▸ Problem to work on
Wherever the string "global" appears in the records, return the line that holds it.

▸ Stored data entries

### src/rtl/param_rr_arb_mux_pkg.sv
// Shared types and helpers for the round-robin arbiter/mux slice.
package param_rr_arb_mux_pkg;

    typedef enum logic {
        StEmpty,
        StFull
    } arb_state_e;

    // Number of requesters addressed by a select field of the given width.
    function automatic int unsigned num_req(input int unsigned num_slct_lns);
        return 32'd1 << num_slct_lns;
    endfunction

endpackage

### src/rtl/param_mux.sv
// Parameterised N:1 packet multiplexer, N = 2**NUM_SLCT_LNS.
module param_mux
    import param_rr_arb_mux_pkg::*;
#(
    parameter int unsigned NUM_SLCT_LNS = 2,
    parameter int unsigned PCK_SZ       = 4,
    localparam int unsigned N           = num_req(NUM_SLCT_LNS)
) (
    input  logic [NUM_SLCT_LNS-1:0] sel_i,
    input  logic [PCK_SZ-1:0]       data_i [N-1:0],
    output logic [PCK_SZ-1:0]       data_o
);

    assign data_o = data_i[sel_i];

endmodule

### src/rtl/param_rr_arb_mux.sv
// Round-robin arbiter feeding a single-entry output register with valid/ready handshake.
module param_rr_arb_mux
    import param_rr_arb_mux_pkg::*;
#(
    parameter int unsigned NUM_SLCT_LNS = 2,
    parameter int unsigned PCK_SZ       = 4,
    localparam int unsigned N           = num_req(NUM_SLCT_LNS)
) (
    input  logic                    i_clk,
    input  logic                    i_rst_n,
    input  logic [N-1:0]            i_req_valid,
    input  logic [PCK_SZ-1:0]       i_req_data [N-1:0],
    output logic [N-1:0]            o_req_ready,
    output logic                    o_valid,
    output logic [PCK_SZ-1:0]       o_data,
    output logic [NUM_SLCT_LNS-1:0] o_grant_idx,
    input  logic                    i_ready
);

    arb_state_e              state_q;
    logic [NUM_SLCT_LNS-1:0] rr_ptr_q;
    logic [PCK_SZ-1:0]       data_q;
    logic [NUM_SLCT_LNS-1:0] grant_q;

    logic [NUM_SLCT_LNS-1:0] winner;
    logic                    any_valid;
    logic                    transfer;
    logic [PCK_SZ-1:0]       sel_data;

    // Scan rr_ptr, rr_ptr+1, ... with natural wrap of the select-width sum.
    always_comb begin
        logic [NUM_SLCT_LNS-1:0] idx;
        winner    = rr_ptr_q;
        any_valid = 1'b0;
        idx       = '0;
        for (int unsigned i = 0; i < N; i++) begin
            idx = rr_ptr_q + NUM_SLCT_LNS'(i);
            if (!any_valid && i_req_valid[idx]) begin
                winner    = idx;
                any_valid = 1'b1;
            end
        end
    end

    assign transfer = any_valid && ((state_q == StEmpty) || i_ready);

    // Ready is forced low while reset is asserted so nothing is offered asynchronously.
    always_comb begin
        o_req_ready = '0;
        if (i_rst_n && transfer) begin
            o_req_ready[winner] = 1'b1;
        end
    end

    param_mux #(
        .NUM_SLCT_LNS (NUM_SLCT_LNS),
        .PCK_SZ       (PCK_SZ)
    ) u_mux (
        .sel_i  (winner),
        .data_i (i_req_data),
        .data_o (sel_data)
    );

    always_ff @(posedge i_clk or negedge i_rst_n) begin
        if (!i_rst_n) begin
            state_q  <= StEmpty;
            rr_ptr_q <= '0;
            data_q   <= '0;
            grant_q  <= '0;
        end else begin
            unique case (state_q)
                StEmpty: begin
                    if (transfer) begin
                        state_q  <= StFull;
                        data_q   <= sel_data;
                        grant_q  <= winner;
                        rr_ptr_q <= winner + NUM_SLCT_LNS'(1);
                    end
                end
                StFull: begin
                    // Without i_ready the held packet and pointer stay frozen.
                    if (i_ready) begin
                        if (transfer) begin
                            data_q   <= sel_data;
                            grant_q  <= winner;
                            rr_ptr_q <= winner + NUM_SLCT_LNS'(1);
                        end else begin
                            state_q <= StEmpty;
                        end
                    end
                end
                default: state_q <= StEmpty;
            endcase
        end
    end

    assign o_valid     = (state_q == StFull);
    assign o_data      = data_q;
    assign o_grant_idx = grant_q;

endmodule

### config.mk
export PLATFORM = sky130hd
export DESIGN_NAME = param_rr_arb_mux
export DESIGN_NICKNAME = d
export VERILOG_FILES = /design/src/rtl/param_rr_arb_mux_pkg.sv /design/src/rtl/param_mux.sv /design/src/rtl/param_rr_arb_mux.sv
export SDC_FILE = /design/constraint.sdc
export NUM_CORES = 1
export LEC_CHECK = 0
export CORE_MARGIN = 2
export CORE_UTILIZATION = 41
export CTS_CLUSTER_SIZE = 20
export DETAILED_ROUTE_END_ITERATION = 10
export PLACE_DENSITY = 0.93
export SLEW_MARGIN = 0
export SYNTH_ARGS = -nofsm -noshare
export SYNTH_HDL_FRONTEND = slang
export SYNTH_SLANG_ARGS = --single-unit
### constraint.sdc
create_clock -name i_clk -period 3.3 [get_ports i_clk]
set_input_delay 0.66 -clock i_clk [delete_from_list [all_inputs] [get_ports i_clk]]
set_output_delay 0.66 -clock i_clk [all_outputs]
set_load 0.005 [all_outputs]
==> flow_metrics.tcl <==
set metrics [dict create \
    drive_above_1_share_pct 21.0 \
    path_max_fanout 6 \
    numCtsBuffers 3 \
    p_int_uw 383 \
    fin_crit_ps 3240 \
    synthAdderAreaFrac_pct 0 \
    grt_use_total_pct 19.4 \
    power.switching_uw 231 \
    r2r-start "rr_ptr_q[1]$_DFFE_PN0P_" \
    drt_pass1_iterations 4 \
    cpMostUsedCell "clkdlybuf4s50_1" \
    vias 763 \
    hold_path_class "reg -> reg" \
    tightest_slew_ps 479 \
    max-vdd-ir-drop_mv 0.330 \
    die-area_sq_mm 0.00195 \
    synth_mux_area_share_pct 6.04 \
    coreArea_sq_mm 0.00151 \
    r2r-end "o_data[1]$_DFFE_PN0P_" \
    r2r_slack_ps 1290 \
    synth_xor_xnor_area_share_pct 1.32 \
    crit_path_end_kind "output port" \
    drv_cap 0 \
    die_width_microns 44.2 \
    routed_wl_microns 2010 \
    grt_max_degree 12 \
    synthCells 76 \
    final_util_pct 74.1 \
    viasPerCell 5.65 \
    ff2ff_path_depth 7 \
    tritoncts "built" \
    antenna_cells 0 \
    setup_tns_ps 0 \
    synth_simple_gate_area_share_pct 26.2 \
    hold_violations 0 \
    grt_pass1_vias 673 \
    fin_skew_ps 1.99 \
    routabilityCongestion 0.786 \
    root_buffer "clkbuf_4" \
    syn2layout_area_growth_pct 68.3 \
    fill_cells 111 \
    insertion_delay_ps 260 \
    hold_buffers 0 \
    switching_share_pct 37.6 \
    required_ps 2640 \
    clockBufferDepth 2 \
    status "completed" \
    io_pins 34 \
    synth_seq_cells 9 \
    arrival_ps 2580 \
    nets 143 \
    cpMaxStageDelayCell "clkdlybuf4s50_1" \
    cts.htree.levels 1 \
    max_clock_freq_mhz 309 \
    wl_per_cell_microns 14.9 \
    antenna_found_initial 0 \
    final_cell_mix "31 x clkdlybuf4s50_1, 12 x nand2_1, 11 x nor2_1" \
    yosysSeqAreaShare_pct 34.0 \
    setup_viol 0 \
    path_cells "clkdlybuf4s50_1 -> nor2b_1 -> o21a_1 -> a221o_1 -> nand3_1 -> nor2_1 -> clkdlybuf4s50_1" \
    netlist_area_sq_um 663 \
    syn_area_per_cell_sq_um 8.73 \
    fin_crit_sh_pct 98.2 \
    criticalPathCategory "in -> out" \
    critical_path.startpoint "i_req_valid[0]" \
    drc 0 \
    clock_power_share_pct 14.0 \
    rsz0062_at_grt "yes" \
    overflow 0 \
    fp-row-count 14 \
    grt_pass1_wl_microns 2800 \
    max-slew-margin-rel_pct 67.8 \
    hold_path_end "o_grant_idx[1]$_DFFE_PN0P_" \
    postRouteAntennaNets 0 \
    syn_nets 99 \
    die_h_microns 44.2 \
    p_comb_share_pct 55.1 \
    power_density_mw_per_mm2 550 \
    first_iter_violations 22 \
    hp-start "o_grant_idx[1]$_DFFE_PN0P_" \
    setup.worst_path.start_class "input port" \
    dp_hpwl_microns 1430 \
    critPathMaxStageDelay_ps 550 \
    synth_top_family_by_area "compound AO/OA/AOI/OAI gates" \
    whs_path_depth 2 \
    clkTransAtPathRegs_ps 60 \
    final_common_cell "clkdlybuf4s50_1" \
    synth_compound_area_share_pct 27.4 \
    cts_sinks 9 \
    start_util_pct 44.0 \
    seqPwrFrac_pct 30.9 \
    p_leak_nw 0.477 \
    yosys_warnings 0 \
    ys_types 24 \
    slew_viol_final 0 \
    port_buffers 33 \
]
==> power by group through the flow <==
stage / Sequential [mW] / Combinational [mW] / Clock, mW
after floorplan: 0.181 / 0.178 / 0
after global placement: 0.182 / 0.298 / 0
after detailed placement: 0.186 / 0.307 / 0
after CTS: 0.184 / 0.309 / 0.0865
after global routing: 0.195 / 0.369 / 0.0907
final: 0.190 / 0.339 / 0.0859
==> synthesized netlist by cell type, drive strengths merged <==
library cell,n,area (sq um)
a211oi,12,110
nand2,12,45.0
nor2,11,41.3
dfrtp,9,225
mux2i,4,40.0
nor2b,4,25.0
inv,3,11.3
nor3,3,15.0
o21ai,3,18.8
buf,2,22.5
nor4,2,18.8
o21a,2,15.0
a21o,1,7.51
a21oi,1,5.00
a221o,1,10.0
and3b,1,8.76
nand3,1,5.00
o2bb2ai,1,15.0
or2,1,6.26
or3b,1,8.76
xnor2,1,8.76
==> layer usage <==
layer,share of wire [%],GRT usage [%]
met2,51,35.6
met3,5.5,1.63
met1,40,21.5
met4,2.6,11.5
met5,0,0
==> worst max-delay path, delay by kind of cell <==
family          cells  cell delay [ps]
compound gates      2              380
buf+inv             2             1070
simple gates        3              470
==> how the worst max path moves through the flow <==
stage / endpoint
2_1_floorplan: o_req_ready[1]
3_3_place_gp: o_req_ready[3]
3_5_place_dp: o_req_ready[3]
4_1_cts: o_req_ready[3]
5_1_grt: o_req_ready[2]
6_report: o_req_ready[2]
==> what timing repair did <==
action,CTS,global route
setup endpoints to repair,0,4
buffers inserted,0,3
resized for setup,0,9
==> metrics by stage <==
stage          total power, mW  instances  instance area (sq um)  setup slack, ps  hold slack [ps]
2_1_floorplan            0.360         76                    663              899              364
3_3_place_gp             0.481        128                   1030             84.3              462
3_5_place_dp             0.493        128                   1030             24.9              469
4_1_cts                  0.580        132                   1050             18.6              484
5_1_grt                  0.655        135                   1120            -74.8              515
6_report                 0.614        135                   1120             58.7              486
==> cell type report <==
| cell class | instances | area [sq um] | share of cell area, % |
|---|---|---|---|
| Tap cell | 16 | 20.0 | 1.79 |
| Timing Repair Buffer | 41 | 395 | 35.4 |
| Sequential cell | 9 | 225 | 20.2 |
| Clock buffer | 4 | 26.3 | 2.35 |
| Inverter | 3 | 11.3 | 1.01 |
| Multi-Input combinational cell | 62 | 438 | 39.2 |
==> flip-flops by register name (all words and copies together) (netlist names) <==
name,count
o_grant_idx,2
o_data,4
o_valid,1
rr_ptr_q,2
==> kinds of logic after synthesis <==
family          after synthesis
simple gates                 36
xor+xnor                      1
flops                         9
compound gates               21
buf+inv                       5
mux                           4
No activity file was read; power rests on OpenSTA's default activity.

▸ The answer
after global placement: 0.182 / 0.298 / 0
after global routing: 0.195 / 0.369 / 0.0907
action,CTS,global route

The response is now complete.